May 14, 2012, by Tom Chandler 11 comments
Snow drifts mean no fishing this stream...

No matter how much we stared at them, the snow drifts covering the road refused to melt.

I wasn’t really surprised; in this part of the world, the snow level is currently around 5500 feet. But you know, this road and this pass were going to be different. Then we rolled around the corner just past 5400′ and the dream of being the first into a small alpine stream died.

Snow drifts mean no fishing this stream...

The moment hope died...

 

Every time this happens I go through the usual stages; denial, anger, bargaining, depression over the lack of realtime satellite intel and finally, acceptance.

Usually, I don’t reach acceptance quickly. For a minute, I knew — despite the old tires — the Bronco could blow through the drifts, but even my fevered brain couldn’t ignore another set of *deeper* drifts waiting up ahead, and many more after that.

I pointed at the medium-sized streams of water running down the road and said “two weeks” and Older Bro nodded, though we both know it’s still just an attempt at grownup behavior.

That’s still too early to expect to make it into this stream, even given the light snow year.

Fortunately, our backup stream fished beautifully, and:

  • We caught pretty brown trout on dry flies
  • We tested a new fly rod against an old favorite (and arrived at opposite conclusions)
  • I firmed up a wader review (coming soon)
  • The “new” water I first fished last trip fished nicely again

Unfortunately, because were a little reluctant to walk away from catchable fish, we got to our Highly Experimental Stretch Of A Creek That Should Fish Great But Hasn’t a little late. This is the water that we’ve now fished (admittedly briefly) three times, yet despite looking absolutely perfect, it has yet to give up a single fish.

Or even a take.

We’ve crafted a whole series of worthwhile excuses for it — and I’ll be back again sometime soon — but after a while, you start to wonder about the nature of reality.

If a damned trout would just eat a dry fly, the universe would snap right back into its proper place.

Until then, everything feels just a tiny bit out of true, and I suspect it will remain so until I go back and invest a couple hours in the place, figuring it out or writing it off.

More to come as I get things written for my clients, Tom Chandler.

Fly Fishing As An Intelligence Gathering Exercise

February 23, 2012, by Tom Chandler 10 comments
A small stream found in the off season

“I love Google Earth.
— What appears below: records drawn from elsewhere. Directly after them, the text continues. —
===== config.mk =====
export PLATFORM = sky130hd
export DESIGN_NAME = seq_addsub_flat
export DESIGN_NICKNAME = d
export VERILOG_FILES = /design/src/rtl/seq_addsub_pkg.sv /design/src/rtl/seq_addsub_if.sv /design/src/rtl/addsub_chunk.sv /design/src/rtl/seq_addsub.sv /design/src/flat_wrapper.sv
export SDC_FILE = /design/constraint.sdc
export NUM_CORES = 1
export LEC_CHECK = 0
export ABC_AREA = 1
export BUFFER_PORTS_ARGS = -buffer_cell sky130_fd_sc_hd__buf_2
export CAP_MARGIN = 20
export CORE_ASPECT_RATIO = 2
export CORE_MARGIN = 4
export CORE_UTILIZATION = 55
export DETAILED_ROUTE_END_ITERATION = 6
export PLACE_DENSITY = 0.78
export SLEW_MARGIN = 20
export SYNTH_ARGS = -nofsm -noshare
export SYNTH_HDL_FRONTEND = slang
export SYNTH_SLANG_ARGS = --single-unit

===== constraint.sdc =====
create_clock -name clk -period 2.28 [get_ports clk]
set_input_delay 0.228 -clock clk [delete_from_list [all_inputs] [get_ports clk]]
set_output_delay 0.228 -clock clk [all_outputs]
set_load 0.05 [all_outputs]

===== src/rtl/seq_addsub_pkg.sv =====
// Shared types and constants for the chunked sequential adder/subtractor.
// Optional saturation is selected by the SEQ_ADDSUB_SAT_EN macro in seq_addsub.sv.
package seq_addsub_pkg;

  typedef enum logic [1:0] {
    IDLE = 2'd0,
    CALC = 2'd1,
    DONE = 2'd2
  } state_t;

  localparam logic OP_ADD = 1'b0;
  localparam logic OP_SUB = 1'b1;

endpackage


===== src/rtl/seq_addsub_if.sv =====
// Request/response bundle for seq_addsub: valid/ready operand input and result output.
interface seq_addsub_if #(
  parameter int WIDTH = 8
);
  logic             in_valid;
  logic             in_ready;
  logic [WIDTH-1:0] a;
  logic [WIDTH-1:0] b;
  logic             op;
  logic             out_valid;
  logic             out_ready;
  logic [WIDTH-1:0] result;
  logic             carry;
  logic             ovf;
  logic             zero;

  modport master (
    output in_valid, a, b, op, out_ready,
    input  in_ready, out_valid, result, carry, ovf, zero
  );

  modport slave (
    input  in_valid, a, b, op, out_ready,
    output in_ready, out_valid, result, carry, ovf, zero
  );
endinterface


===== src/rtl/addsub_chunk.sv =====
// Combinational CHUNK-bit adder slice with carry in/out, reused every CALC cycle.
module addsub_chunk #(
  parameter int CHUNK = 4
) (
  input  logic [CHUNK-1:0] a,
  input  logic [CHUNK-1:0] b,
  input  logic             cin,
  output logic [CHUNK-1:0] sum,
  output logic             cout
);
  assign {cout, sum} = {1'b0, a} + {1'b0, b} + {{CHUNK{1'b0}}, cin};
endmodule


===== src/rtl/seq_addsub.sv =====
// Sequential add/subtract processing CHUNK bits per clock through one shared adder slice.
// Define SEQ_ADDSUB_SAT_EN to saturate the result on signed overflow instead of wrapping.
module seq_addsub
  import seq_addsub_pkg::*;
#(
  parameter int WIDTH = 8,
  parameter int CHUNK = 4
) (
  input  logic         clk,
  input  logic         rst,
  seq_addsub_if.slave  bus
);
  localparam int NCH = WIDTH / CHUNK;
  localparam int KW  = $clog2(NCH + 1);

  state_t           state_q, state_d;
  logic [WIDTH-1:0] a_q, a_d, b_q, b_d, raw_q, raw_d, result_q, result_d;
  logic [KW-1:0]    k_q, k_d;
  logic             op_q, op_d, cy_q, cy_d, sa_q, sa_d, sb_q, sb_d;
  logic             carry_q, carry_d, ovf_q, ovf_d, zero_q, zero_d;
  logic [CHUNK-1:0] ch_sum;
  logic             ch_cout;
  logic             ovf_w;
  logic [WIDTH-1:0] final_w;

  // Operands shift right each cycle, so the slice always sees the low chunk.
  addsub_chunk #(.CHUNK(CHUNK)) u_chunk (
    .a    (a_q[CHUNK-1:0]),
    .b    (b_q[CHUNK-1:0]),
    .cin  (cy_q),
    .sum  (ch_sum),
    .cout (ch_cout)
  );

  assign ovf_w = (sa_q == sb_q) && (raw_q[WIDTH-1] != sa_q);

`ifdef SEQ_ADDSUB_SAT_EN
  assign final_w = !ovf_w ? raw_q :
                   raw_q[WIDTH-1] ? {1'b0, {(WIDTH-1){1'b1}}} : {1'b1, {(WIDTH-1){1'b0}}};
`else
  assign final_w = raw_q;
`endif

  always_comb begin
    state_d  = state_q;
    a_d      = a_q;
    b_d      = b_q;
    raw_d    = raw_q;
    k_d      = k_q;
    op_d     = op_q;
    cy_d     = cy_q;
    sa_d     = sa_q;
    sb_d     = sb_q;
    result_d = result_q;
    carry_d  = carry_q;
    ovf_d    = ovf_q;
    zero_d   = zero_q;
    case (state_q)
      IDLE: begin
        if (bus.in_valid) begin
          a_d     = bus.a;
          b_d     = (bus.op == OP_SUB) ? ~bus.b : bus.b;
          op_d    = bus.op;
          cy_d    = bus.op;
          sa_d    = bus.a[WIDTH-1];
          sb_d    = b_d[WIDTH-1];
          raw_d   = '0;
          k_d     = '0;
          state_d = CALC;
        end
      end
      CALC: begin
        if (k_q != KW'(NCH)) begin
          a_d   = a_q >> CHUNK;
          b_d   = b_q >> CHUNK;
          raw_d = (raw_q >> CHUNK) | (WIDTH'(ch_sum) << (WIDTH - CHUNK));
          cy_d  = ch_cout;
          k_d   = k_q + KW'(1);
        end else begin
          // All chunks done: this extra cycle registers the final result and flags.
          result_d = final_w;
          carry_d  = cy_q ^ op_q;
          ovf_d    = ovf_w;
          zero_d   = (final_w == '0);
          state_d  = DONE;
        end
      end
      DONE: begin
        if (bus.out_ready) state_d = IDLE;
      end
      default: state_d = IDLE;
    endcase
  end

  always_ff @(posedge clk or posedge rst) begin
    if (rst) begin
      state_q  <= IDLE;
      a_q      <= '0;
      b_q      <= '0;
      raw_q    <= '0;
      k_q      <= '0;
      op_q     <= 1'b0;
      cy_q     <= 1'b0;
      sa_q     <= 1'b0;
      sb_q     <= 1'b0;
      result_q <= '0;
      carry_q  <= 1'b0;
      ovf_q    <= 1'b0;
      zero_q   <= 1'b0;
    end else begin
      state_q  <= state_d;
      a_q      <= a_d;
      b_q      <= b_d;
      raw_q    <= raw_d;
      k_q      <= k_d;
      op_q     <= op_d;
      cy_q     <= cy_d;
      sa_q     <= sa_d;
      sb_q     <= sb_d;
      result_q <= result_d;
      carry_q  <= carry_d;
      ovf_q    <= ovf_d;
      zero_q   <= zero_d;
    end
  end

  assign bus.in_ready  = (state_q == IDLE);
  assign bus.out_valid = (state_q == DONE);
  assign bus.result    = result_q;
  assign bus.carry     = carry_q;
  assign bus.ovf       = ovf_q;
  assign bus.zero      = zero_q;

endmodule


===== src/flat_wrapper.sv =====
// flat-port wrapper written by rule: the top's interface ports become plain ports
module seq_addsub_flat import seq_addsub_pkg::*;
#(
  parameter int WIDTH = 8,
  parameter int CHUNK = 4
)
  (clk, rst, bus_in_valid, bus_a, bus_b, bus_op, bus_out_ready, bus_in_ready, bus_out_valid, bus_result, bus_carry, bus_ovf, bus_zero);
  seq_addsub_if #(.WIDTH(WIDTH)) bus_i ();
  input  logic clk;
  input  logic rst;
  input wire logic [$bits(bus_i.in_valid)-1:0] bus_in_valid;
  input wire logic [$bits(bus_i.a)-1:0] bus_a;
  input wire logic [$bits(bus_i.b)-1:0] bus_b;
  input wire logic [$bits(bus_i.op)-1:0] bus_op;
  input wire logic [$bits(bus_i.out_ready)-1:0] bus_out_ready;
  output wire logic [$bits(bus_i.in_ready)-1:0] bus_in_ready;
  output wire logic [$bits(bus_i.out_valid)-1:0] bus_out_valid;
  output wire logic [$bits(bus_i.result)-1:0] bus_result;
  output wire logic [$bits(bus_i.carry)-1:0] bus_carry;
  output wire logic [$bits(bus_i.ovf)-1:0] bus_ovf;
  output wire logic [$bits(bus_i.zero)-1:0] bus_zero;
  assign bus_i.in_valid = bus_in_valid;
  assign bus_i.a = bus_a;
  assign bus_i.b = bus_b;
  assign bus_i.op = bus_op;
  assign bus_i.out_ready = bus_out_ready;
  assign bus_in_ready = bus_i.in_ready;
  assign bus_out_valid = bus_i.out_valid;
  assign bus_result = bus_i.result;
  assign bus_carry = bus_i.carry;
  assign bus_ovf = bus_i.ovf;
  assign bus_zero = bus_i.zero;
  seq_addsub #(.WIDTH(WIDTH), .CHUNK(CHUNK)) u_core (.clk(clk), .rst(rst), .bus(bus_i));
endmodule

**Yosys cells after proc, flatten, opt, wreduce, memory -nomap -nowiden**

Cells that the tools add are included.

- Register bits: 43
- Latch bits: 0
- Bits in writable memories: 0
- ROM bits: 0
- Input port bits: 21
- Output and inout port bits: 13
- Memories: 0

- $add $sub $neg: 3
- Multiply operators: 0
- Div/mod/pow operators: 0
- Magnitude comparators: 0
- Equal/unequal tests: 9
- Shift-type cells: 0
- Mux-type cells: 20
- Bitwise operators: 4
- Reduce and logical (&&, ||, !) cells: 8

Operators by type and width:

| kind | number |
|---|---|
| two-way mux 8 bit | 7 |
| case mux 8 bit (2 select lines) | 3 |
| two-way mux 2 bit | 5 |
| logical NOT 8 bit | 1 |
| != test 2 bit (second input constant) | 4 |
| inverter 8 bit | 1 |
| OR 4 x 8 -> 8 bit | 1 |
| case mux 2 bit (3 select lines) | 1 |
| AND reduction 3 bit | 2 |
| adder 4 x 4 -> 5 bit | 1 |
| adder 5 x 1 -> 5 bit | 1 |
| case mux 2 bit (2 select lines) | 1 |
| AND reduction 2 bit | 2 |
| adder 2 x 1 -> 2 bit (second input constant) | 1 |
| == test 2 x 1 -> 1 bit (second input constant) | 1 |
| == test 2 bit (second input constant) | 1 |
| logical NOT 2 bit | 1 |
| two-way mux 1 bit | 2 |
| != test 2 x 1 -> 1 bit (second input constant) | 1 |
| case mux 1 bit (2 select lines) | 1 |
| nonzero test 2 bit | 1 |
| == test 1 bit | 1 |
| logical AND 1 bit | 1 |
| != test 1 bit | 1 |
| other kinds (2) | 2 |

**Logic depth before layout (Yosys ltp)**

Gate-level depths: netlist (run 1).

- Depth in word-level cells: 5
- Mapped depth: 9
- Mapped depth without buffers: 8

**Hierarchy**

From an unflattened synthesis (run 1), not the netlist that was laid out.

- Cells, all modules: 257
- Area, all modules: 2107.0 um^2

By module, submodules not included:

| module | instances | cells an instance | area each (um^2) |
|---|---|---|---|
| seq_addsub | 1 | 232 | 1941.9 |
| addsub_chunk | 1 | 25 | 165.2 |

**Worst setup path after synthesis (run 1)**

OpenSTA, ideal clock, no wires.

- Kind: register -> register
- Start: reg u_core.state_q[0]
- End: reg u_core.b_q[1]
- Setup time: 117 ps
- Data arrival time: 1775 ps
- Slack: 387 ps
- Stages on the path, launching flop included: 8
- Period minus slack after synthesis: 1893 ps
- Path through: dfrtp_1 -> nor2_1 -> nand2_2 -> nand2_4 -> inv_2 -> buf_6 -> nand2_1 -> nand2_1

- Longest elaborated chain between the ends: 3
- Elaborated cells on any way between the ends: 7
- Those cells by class: eq/ne (3); mux (1); reduce/logical (3)

Ends and longest elaborated chain:

| what | line | source |
|---|---|---|
| start: declaration | seq_addsub.sv:16 | `state_t state_q, state_d;` |
| start signal: assignment | seq_addsub.sv:111 | `state_q <= state_d;` |
| logical NOT 2 bit * | - |  |
| named net bus_in_ready | flat_wrapper.sv:16 | `output wire logic [$bits(bus_i.in_ready)-1:0] bus_in_ready;` |
| != test 2 bit (no line) or nonzero test 2 bit (tied branches) | - |  |
| AND reduction 3 bit (no line) | - |  |
| end signal: assignment | seq_addsub.sv:99 | `b_q <= '0;` |
| end signal: assignment | seq_addsub.sv:113 | `b_q <= b_d;` |
| end: declaration | seq_addsub.sv:17 | `logic [WIDTH-1:0] a_q, a_d, b_q, b_d, raw_q, raw_d, result_q, result_d;` |

The timed path passes the listed nets; every way through them passes the cells marked *.
A chain may end at the register's enable or synchronous reset.

**Worst setup path after layout (run 1)**

- Start: reg u_core.cy_q
- End: reg u_core.cy_q

- Longest elaborated chain between the ends: 3

Ends and longest elaborated chain:

| what | line | source |
|---|---|---|
| start: declaration | seq_addsub.sv:19 | `logic op_q, op_d, cy_q, cy_d, sa_q, sa_d, sb_q, sb_d;` |
| start signal: assignment | seq_addsub.sv:117 | `cy_q <= cy_d;` |
| adder 5 x 1 -> 5 bit | addsub_chunk.sv:11 | `assign {cout, sum} = {1'b0, a} + {1'b0, b} + {{CHUNK{1'b0}}, cin};` |
| two-way mux 1 bit | seq_addsub.sv:73 | `if (k_q != KW'(NCH)) begin` |
| case mux 1 bit (2 select lines) | seq_addsub.sv:58 | `case (state_q)` |

No other way between the ends. The select of a mux whose other input is x is not followed.

==> results of run 1 <==
-- cells by family after synthesis --
group / synth area share
DFF: 0.535
and+or+nand+nor: 0.210
buffers and inverters: 0.0753
adders and majority gates: 0.0448
xor gates and xnor gates: 0.0305
AOI/OAI and AO/OA: 0.104
-- sequential cells by signal, indices dropped and copies added (netlist names) --
register / count
u_core.sa_q: 1
u_core.state_q: 2
u_core.sb_q: 1
u_core.bus.ovf: 1
u_core.bus.result: 8
u_core.bus.carry: 1
u_core.bus.zero: 1
u_core.a_q: 8
u_core.op_q: 1
u_core.b_q: 8
u_core.cy_q: 1
u_core.k_q: 2
u_core.final_w: 8
-- cell type report --
cell class	count	share of cell area
Multi-Input combinational cell	154	0.341
Timing Repair Buffer	35	0.0785
Inverter	25	0.0409
Clock buffer	6	0.0316
Sequential cell	43	0.469
Clock inverter	1	0.0131
Tap cell	48	0.0262
-- placed cells by master, fill, tap and decap left out, drive strengths merged --
cell type | netlist | layout
fa | 2 | 2
clkbuf | 0 | 6
o31ai | 1 | 1
o22ai | 5 | 5
nor2 | 8 | 8
xnor2 | 6 | 6
xor2 | 1 | 1
or2 | 3 | 3
buf | 8 | 35
bufinv | 0 | 1
nand2 | 78 | 78
ha | 4 | 4
nand4 | 1 | 1
nand3 | 11 | 11
o21ai | 29 | 29
dfrtp | 43 | 43
a21oi | 5 | 5
inv | 25 | 25
-- where the power goes --
part           internal [W]  switching [W]  leakage [nW]
logic              0.000558        0.00125         0.611
registers           0.00109       0.000185         0.552
clock network      0.000321       0.000243        0.0513
total               0.00197        0.00168          1.21
-- path summary, 6_finish.rpt --
kind,endpoint,slack [ns],start,cells past startpoint
worst min register to register,u_core.bus.zero$_DFFE_PP0P_,0.48,u_core.bus.zero$_DFFE_PP0P_,2
worst min-delay path,u_core.state_q[1]$_DFFE_PP0P_,0.05,rst,3
worst max-delay path,u_core.cy_q$_DFFE_PP0P_,0.49,u_core.cy_q$_DFFE_PP0P_,8
min in group clk,u_core.state_q[1]$_DFFE_PP0P_,0.11,bus_out_ready,2
max in group asynchronous,u_core.b_q[4]$_DFFE_PP0P_,1.86,rst,3
worst max register to register,u_core.cy_q$_DFFE_PP0P_,0.49,u_core.cy_q$_DFFE_PP0P_,8
-- tightest hold or removal path, delay by kind of cell --
family                 cells  cell delay, ns
buffers and inverters      3            0.56
-- metal layers --
metal,vias to the layer above,wire [µm],part of all wire
met5,-,0,0
met4,0,120,0.030
met3,8,156,0.039
li1,792,-,-
met2,39,2180,0.55
met1,727,1510,0.38
-- stage by stage --
stage	hold WS [ns]	setup WS (ns)	std cells	power [W]
after floorplan	0.324	0.387	230	0.00276
after global placement	0.387	0.572	305	0.00306
after detailed placement	0.386	0.510	305	0.00312
after CTS	0.0761	0.472	312	0.00369
after global routing	0.106	0.379	312	0.00398
final	0.0544	0.494	312	0.00365
==> summary.txt, run 1 <==
Timing
  • Relative slew slack: 0.648
  • Maximum clock rate: 560 MHz
  • Max Clock Skew: 0.00382 ns
  • Sum Neg Setup Slack: 0 ns
  • RSZ-0062 raised after global routing: false
  • Least-Margin Pin Slew: 0.527 ns
  • Tcrit/Tclk final: 0.783
  • Setup violations, final: 0
  • Final Hold Viols: 0
  • Post-route minimum period: 1.79 ns
  • Final Max Slew Viols: 0

Cells and area
  • Final instance area: 2300 µm²
  • Layout cell share with drive strength beyond 1: 0.186
  • # nets final: 291
  • # fillers: 330
  • Final core utilization: 0.665
  • Antenna diode count: 0
  • Multi-input logic area: 783 µm²
  • Layout area overhead: 14.2%
  • Register area: 1080 µm²

Worst setup path
  • CP delay by family, top: adder cells
  • Critical Path Sink Type: register
  • Worst setup SP type: register
  • Max stage delay on crit path: 0.47 ns
  • Critical Path AT: 1.96 ns
  • Most common cell on crit path: nand2_1
  • CP max-delay cell: fa_1
  • Critical path type: register to register
  • Critical path fanouts, max: 3
  • Critical path buffers and inverters: 0
  • WP data required: 2.45 ns
  • Worst-path cell chain: fa_1, fa_1, nand2_1, nand2_1, nand2_1, nand2_1, nand3_1, nand2_1

Yosys
  • Post-synth top area share: 0.535
  • Synth top cells by count: nand2_1, dfrtp_1, o21ai_0
  • Yosys warnings: 0
  • Post-synth ARST share: 1.00
  • EDFF count, synth: 0
  • Post-synthesis cell count: 230
  • #FFs+latches synth: 43
  • Synth unique cells: 22
  • Most area-consuming cells after synthesis: dfrtp_1, nand2_1, o21ai_0
  • Mapped Nets: 257
  • Most common cell in the netlist: nand2_1
  • Leading area contributor after synthesis: dfrtp_1
  • Sequential-to-total area share from yosys stat: 0.535
  • Syn_area_per_cell: 8.74 µm²
  • Primary FF master, synth: dfrtp_1
  • Syn Std Cell Area: 2010 µm²

CTS
  • Cts repair resizes: 0
  • Htree depth: 2
  • Maximum buffer depth of the clock tree: 2
  • TritonCTS sink count: 43
  • Post-CTS setup buffer count: 0
  • Clock tree from TritonCTS: done
  • Post-CTS Hold Fix Bufs: 0
  • Worst-Skew Late Latency: 0.29 ns
  • Inserted Clock Buffers: 5
  • CTS clock-pin slew for the worst setup and hold paths: 0.08 ns
  • Clock root cell: clkbuf_8

Placed design
  • I/O Buffers: 33
  • Placed instance area: 2190 µm²
  • HPWL Detailed: 2900 µm
  • Routability cong.: 0.869

Drt
  • Final wirelength: 3960 µm
  • TritonRoute pass-1 iters: 4
  • Detailed-route wire length per cell: 12.7 µm
  • Iter 0 DRT Violations: 42
  • Antenna-violating nets left: 0
  • Via count: 1566
  • # DRC: 0
  • DR vias/cell: 5.02

Floorplanning
  • # rows: 30
  • Initial core utilization: 0.582
  • Die Ht: 93.5 µm
  • Core area: 3450 µm²
  • Ports: 34
  • DIE AREA: 4750 µm²
  • DIE WIDTH: 50.8 µm

GRT
  • Met3 Track Usage GR: 0.0399
  • Global route overflow: 0
  • Busiest grt layer: met2
  • Global-route usage over all layers: 0.195
  • Met2 GRT Util: 0.364
  • Vias in the first global route: 1597
  • Pin count of the biggest net entering global routing: 44
  • Global-route wire length before repair: 6960 µm
  • Antenna violations before repair: 0
  • Met1 Use GR: 0.197

Flow run
  • Max-cap viol count: 0

Power and ir drop
  • Leakage: 1.21 nW
  • Maximum VDD drop: 0.000769 V
  • PD cells: 1590 nW/µm²

Min path
  • Worst Hold Class: primary input to asynchronous set/reset pin

Outcome
  • Status: finished clean
No activity file was read; power rests on OpenSTA's default activity.
==> inputs of run 2 (changes only) <==
--- a/config.mk
+++ b/config.mk
@@ -10,9 +10,9 @@
 export CAP_MARGIN = 20
 export CORE_ASPECT_RATIO = 2
 export CORE_MARGIN = 4
-export CORE_UTILIZATION = 55
+export CORE_UTILIZATION = 50
 export DETAILED_ROUTE_END_ITERATION = 6
-export PLACE_DENSITY = 0.78
+export PLACE_DENSITY = 0.75
 export SLEW_MARGIN = 20
 export SYNTH_ARGS = -nofsm -noshare
 export SYNTH_HDL_FRONTEND = slang
==> constraint.sdc (replaced) <==
create_clock -name clk -period 1.5 [get_ports clk]
set_input_delay 0.15 -clock clk [delete_from_list [all_inputs] [get_ports clk]]
set_output_delay 0.15 -clock clk [all_outputs]
set_load 0.05 [all_outputs]
==> run 2 against run 1 <==
Compared with the run above: the run now ends with negative setup slack left; flip-flop and latch count unchanged; clock power up 15%; clock-buffer cell count unchanged; global-route usage about the same; critical endpoint unchanged; register-to-register slack worse by 0.61 ns; clock skew up 0.0012 ns; combinational power up 71%; maximum frequency up 10%; critical path type unchanged; sequential share of layout area down 1.2 points; total power up 56%.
It saves us during the winter.” (Older Bro, Blueliner)

At the L&T’s recent birthday party (39, and leave it at that), I found myself talking to an avid hiker — one of those people who wander all over the backcountry, but don’t think to bring along a fly rod.

Sure, I don’t understand people like that, but they’re a great source of information, so when he spoke knowingly about a nearby trail that happened to cross a stream, I leaned in and casually asked about an upstream section of that stream — a stretch that might just contain a few trout.

“Oh sure,” he said. “I know the place. You can hike there, or you can drive a 4-wheel drive road to [redacted] and walk over the ridge.”

At moments like that, I try to act casual, and he was only confirming what I’d already guessed, but the urge remained: I wanted to celebrate like I just scored a World Cup goal.

Which isn’t the best course of action for overweight, balding guys.

The small stream fly fisher as intelligence operative

Older Bro found this stretch of stream last winter...


 
Every legitimate blueliner has an intelligence-gathering persona — the side of his personality that perks up whenever backcountry streams or lakes are mentioned.

At that moment, you become a sort of hybrid James Bond/potted plant, hoping someone will voluntarily part with a useful piece of intel, which you’ll happily soak up.

If they don’t, you’re willing to employ your James Bond-esque charm and brazenly ask. (What, you thought I was going to pull a gun?)

Just as in real intelligence work, you’re often evaluating the oddly shaped white spaces around the information as much as the information itself. And the best you can usually do is create a loose theory about what’s waiting (though in this case, getting it wrong usually just means the waste of a day).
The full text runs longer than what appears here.